意識が遠のき、眠りにつこうとしたその時、奥多摩駅に終電が入ってきた。
あー終電まだあったのか、、、と思いつつ微睡んでいくと、突如罵声が聞こえる。
「っんだぁぁぁ!マジがよッ!ンだっ!」
そして、看板や壁を蹴りつける乾いた音も聞こえる。
「アァァァァっ!」
寝過ごして、奥多摩まで来てしまったらしい。それだけなら同情の余地があるが、騒ぎ過ぎだ。都心でやれば直ぐに警察が飛んでくる程度の暴れようだ。
こちらに来なければいいが、、、と思いながら、私は眠りについてしまった。
私が寝に入るくらいだから、暫く駅前で暴れていたんだと思う。しかし、友人は眠れず起きていたらしい。
友人曰く、戦々恐々しながらシュラフに包まっていると、その男の怒声と足音が近付いてきたという。

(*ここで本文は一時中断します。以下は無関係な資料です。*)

What follows belongs to an exercise in optimizing a design on an open flow for small area; a production flow would make more cautious choices.
In this exercise RTL edits were held to simulation tests only and were not proved equivalent to the original.
Power figures rest on the tool's default switching activity, not on a simulated workload. No driver is modelled on the clock port, so clocking that relies on it looks cheaper here than on a real chip.

## run A
## rv_regfile_sb
module rv_regfile_sb #(
  parameter  int XLEN   = 32,
  parameter  int NREGS  = 32,
  parameter  int NRD    = 2,
  parameter  int BYPASS = 1,
  localparam int AW     = $clog2(NREGS)
) (
  input  logic                clk,
  input  logic                rst_n,
  input  logic [NRD*AW-1:0]   rd_addr,
  output logic [NRD*XLEN-1:0] rd_data,
  output logic [NRD-1:0]      rd_ready,
  input  logic                alloc_en,
  input  logic [AW-1:0]       alloc_addr,
  input  logic                wr_en,
  input  logic [AW-1:0]       wr_addr,
  input  logic [XLEN-1:0]     wr_data,
  input  logic                clear_req,
  output logic                clear_busy,
  output logic [NREGS-1:0]    pending
);
Settings: LEC_CHECK=0, CAP_MARGIN=20, CORE_MARGIN=2, CORE_UTILIZATION=68, CTS_BUF_LIST=sky130_fd_sc_hd__clkbuf_16, CTS_CLUSTER_DIAMETER=100, CTS_CLUSTER_SIZE=30, PLACE_DENSITY=0.78, SLEW_MARGIN=20, SYNTH_HIERARCHICAL=1, SYNTH_MINIMUM_KEEP_SIZE=0; clock period 7.0 ns.
standard.sh (not shown) runs the stock make flow with config.mk's settings and CLKGATE_MAP_FILE= SYNTH_SCRIPT=/design/flow/synth_recipe.tcl, a recipe that flattens the netlist after the stock synthesis.
==> flow/flow/run.sh <==
#!/bin/bash
# Layout flow: the standard ORFS flow (standard.sh), unchanged synthesis,
# floorplan, power grid and routing, with two placement/CTS options changed:
#  - ports are buffered with the small sky130_fd_sc_hd__buf_1 (repair_design
#    still upsizes any that need it) instead of ORFS's default choice;
#  - clock tree synthesis does not insert dummy loads, with larger sink
#    clusters on clkbuf_16.
# The full output of make and every tool goes to flow_make.log here; ORFS
# keeps each step's own log under orfs/logs/.
set -euo pipefail
bash standard.sh \
  "BUFFER_PORTS_ARGS=-buffer_cell sky130_fd_sc_hd__buf_1" \
  "CTS_ARGS=-sink_clustering_enable -repair_clock_nets -dont_use_dummy_load -buf_list sky130_fd_sc_hd__clkbuf_16 -sink_clustering_size 30 -sink_clustering_max_diameter 100" \
  finish > flow_make.log 2>&1
## Diff of input files: run B against run A
- CORE_UTILIZATION now 55, was 68
- PLACE_DENSITY now 0.65, was 0.78
--- a/flow/flow/run.sh
+++ b/flow/flow/run.sh
@@ -6,3 +6,5 @@
 #  - clock tree synthesis does not insert dummy loads, with larger sink
-#    clusters on clkbuf_16.
+#    clusters on clkbuf_16;
+#  - after global routing, ORFS's power recovery (RECOVER_POWER) downsizes
+#    gates on paths that have slack to spare.
 # The full output of make and every tool goes to flow_make.log here; ORFS
@@ -13,2 +15,3 @@
   "CTS_ARGS=-sink_clustering_enable -repair_clock_nets -dont_use_dummy_load -buf_list sky130_fd_sc_hd__clkbuf_16 -sink_clustering_size 30 -sink_clustering_max_diameter 100" \
+  RECOVER_POWER=100 \
   finish > flow_make.log 2>&1
==> comparison <==
For post-route cell area, run B and run A come out practically identical. Changes observed in run B relative to run A: fill cell instance count of the final layout saw an increase, setup slack of the critical path after layout saw a decrease. Re per-cell via count in the routed design: run B is 9.7% down on run A. Run B: complete, dirty (capacitance limit, slew limit). Comparing run A and run B, the higher worst hold slack was measured on run A. | die area | run B vs run A | about 23% higher |. Going from run A to run B, non-clock buffer count now larger; sequential fraction of design power comparable; share of power burned in combinational logic comparable.
This is an optimization exercise on Yosys and OpenROAD, whose aim is small area and a short achievable clock period, not a production implementation.
At most, simulation tests tie the RTL to the original design; equivalence was not proved.
The clock input has no modelled driver; a real chip could not lean on it and would need a root buffer or a full tree.
Power and IR drop assume default switching activity.

// core_top
module core_top #(
  parameter int reset_pulse_cycles = 1048576
) (
  input  logic                          clk_74a,
  input  logic                          pll_core_locked,
  input  logic [core_pkg::bridge_w-1:0] bridge_addr,
  input  logic                          bridge_wr,
  input  logic [core_pkg::bridge_w-1:0] bridge_wr_data,
  input  logic [31:0]                   cont1_joy,
  input  logic [core_pkg::bridge_w-1:0] rtc_date,
  input  logic [core_pkg::bridge_w-1:0] rtc_time,
  input  logic [core_pkg::rgb_w-1:0]    rgb_in,
  input  logic                          de_in,
  input  logic                          vs_in,
  input  logic [core_pkg::chan_w-1:0]   snap_index,
  output logic                          core_reset,
  output logic [core_pkg::chan_w-1:0]   stick_x,
  output logic [core_pkg::chan_w-1:0]   stick_y,
  output logic [23:0]                   video_rgb,
  output logic                          video_de,
  output logic [core_pkg::rtc_w-1:0]    rtc_word
);
  logic [core_pkg::chan_w-1:0] deadzone_n;
  logic [core_pkg::chan_w-1:0] strength;
  logic                        square_pixels;
  core_settings_regs #(
    .reset_pulse_cycles(reset_pulse_cycles)
  ) i_settings (
    .clk_74a        (clk_74a),
    .pll_core_locked(pll_core_locked),
    .bridge_wr      (bridge_wr),
    .bridge_addr    (bridge_addr),
    .bridge_wr_data (bridge_wr_data),
    .core_reset     (core_reset),
    .deadzone_n     (deadzone_n),
    .strength       (strength),
    .square_pixels  (square_pixels)
  );
  stick_deadzone i_stick (
    .clk_74a        (clk_74a),
    .pll_core_locked(pll_core_locked),
    .joy_x          (cont1_joy[7:0]),
    .joy_y          (cont1_joy[15:8]),
    .deadzone_n     (deadzone_n),
    .stick_x        (stick_x),
    .stick_y        (stick_y)
  );
  color_correct i_color (
    .clk_74a        (clk_74a),
    .pll_core_locked(pll_core_locked),
    .rgb_in         (rgb_in),
    .de_in          (de_in),
    .vs_in          (vs_in),
    .snap_index     (snap_index),
    .strength       (strength),
  ...
Size in the first run: ~300 I/O pins, roughly 9500 um2 of cells after synthesis.
clock: 18.0 ns
lec_check: 0
cap_margin: 20
core_margin: 2
core_utilization: 40
slew_margin: 20
tns_end_percent: 0
standard.sh (not shown) runs the stock make flow with config.mk's settings and CLKGATE_MAP_FILE= SYNTH_SCRIPT=/design/flow/synth_recipe.tcl, a recipe that flattens the netlist after the stock synthesis.
==> flow/flow/run.sh <==
#!/bin/bash
# The standard layout (standard.sh), with these changes to how it is made:
# - the ports get the smallest buffer (buf_1) instead of the delay buffer
#   buffer_ports picks by itself;
# - after synthesis, polar.py removes inverters between adder cells by
#   flipping full adders (a full adder is self-dual), without touching the
#   registers or changing the logic function;
# - after global placement, the gate that makes core_reset gets its own
#   buffer on pll_core_locked (clone_reset_buf.tcl), apart from the reset tree;
# - after clock tree synthesis, its 17-buffer H-tree is replaced by a root
#   buffer and leaf buffers over equal-size k-means groups of the registers, as many
#   groups (from 8) as keep the estimated clock-pin slew under 95 ps
#   (post_cts.tcl, manual_cts.tcl);
# - the constant outputs share the tie cells synthesis made, instead of one
#   tie cell per output (SKIP_REPAIR_TIE_FANOUT).
# The constraints (constraint.sdc) and everything else are the standard flow's.
set -eo pipefail
export BUFFER_PORTS_ARGS="-buffer_cell sky130_fd_sc_hd__buf_1"
export SETUP_SLACK_MARGIN=10.5
export SKIP_REPAIR_TIE_FANOUT=1
export CTS_ARGS="-sink_clustering_enable -repair_clock_nets -buf_list sky130_fd_sc_hd__clkbuf_8 -dont_use_dummy_load"
export POST_CTS_TCL=$PWD/flow/post_cts.tcl
export MCTS_LEAVES=8
export MCTS_SLEW_TARGET=0.095
export MCTS_LEAF=sky130_fd_sc_hd__clkbuf_8
export MCTS_ROOT=sky130_fd_sc_hd__clkbuf_8
RES=$PWD/orfs/results/sky130hd/core_top/base
bash standard.sh $RES/1_2_yosys.v 2>&1 | tee standard_0.log
python3 flow/polar.py $RES/1_2_yosys.v $RES/1_2_yosys.v 2>&1 | tee polar.log
bash standard.sh $RES/3_3_place_gp.odb 2>&1 | tee standard_1.log
CLONE_ODB=$RES/3_3_place_gp.odb openroad -no_init -exit flow/clone_reset_buf.tcl 2>&1 | tee clone.log
bash standard.sh 2>&1 | tee standard_2.log
Other scripts of this flow, unchanged in this note and not shown: flow/flow/clone_reset_buf.tcl, flow/flow/manual_cts.tcl, flow/flow/polar.py, flow/flow/post_cts.tcl
Then changed:
--- a/flow/flow/run.sh
+++ b/flow/flow/run.sh
@@ -12,4 +12,6 @@
 #   groups (from 8) as keep the estimated clock-pin slew under 95 ps
 #   (post_cts.tcl, manual_cts.tcl);
+# - timing repair aims for 10.3 ns of setup slack, well beyond the 18 ns
+#   constraint, so that it shortens the critical paths.
 # - the constant outputs share the tie cells synthesis made, instead of one
 #   tie cell per output (SKIP_REPAIR_TIE_FANOUT).
@@ -17,5 +19,5 @@
 set -eo pipefail
 export BUFFER_PORTS_ARGS="-buffer_cell sky130_fd_sc_hd__buf_1"
-export SETUP_SLACK_MARGIN=10.5
+export SETUP_SLACK_MARGIN=10.3
 export SKIP_REPAIR_TIE_FANOUT=1
 export CTS_ARGS="-sink_clustering_enable -repair_clock_nets -buf_list sky130_fd_sc_hd__clkbuf_8 -dont_use_dummy_load"
TNS_END_PERCENT = unset   (was 0)
=>
- setup slack improved by 0.0064 ns
- total power drops by 0.94%
- sequential cell count is unchanged
- design area drops by 0.47%
- routed wire length drops by 0.51%
- sequential power stays flat
- core utilization drops by 0.21 points
- cell count hardly moves
Function was not checked in any run of this note: the RTL went through the layout flow alone. In every run of this note, the design's own scripts or RTL, not TritonCTS, make the clock network.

そしてついに、我々が眠りにつくベンチを男が視界に捉えたその時。
「ウッワ、、マジかよこんなとこで寝てんのかよ、、、何なんだよ、、、」
我々を見た男はドン引きし、ボルテージは幾分下がったらしい。
あんたの方が十分ヤバイよと私は思うが、彼からすると我々のほうがヤバかったようだ。
男は我々を避けて、再び悪態をつきながら短い奥多摩駅前の商店街を歩くと、騒ぎを聞きつけた駐在の警察官に声をかけられ大人しくなったという。
あのあと彼がどうなったのか、我々には知る由もない。
奥多摩行きの列車に乗っているくらいだ、きっと割かし近場の駅で、警察官の助けを借りるなりして無事に帰れているんじゃないだろうか。いや、そうであってほしい。
何はともあれ、我々は翌朝無事にタワ尾根を登り、美しい長沢背稜を踏み、おやつ時には30kmあまりの行程を終えて東日原のバス停でバスを待っていた。
今思い返しても素晴らしい山行だったが、語ると長くなるし割愛する。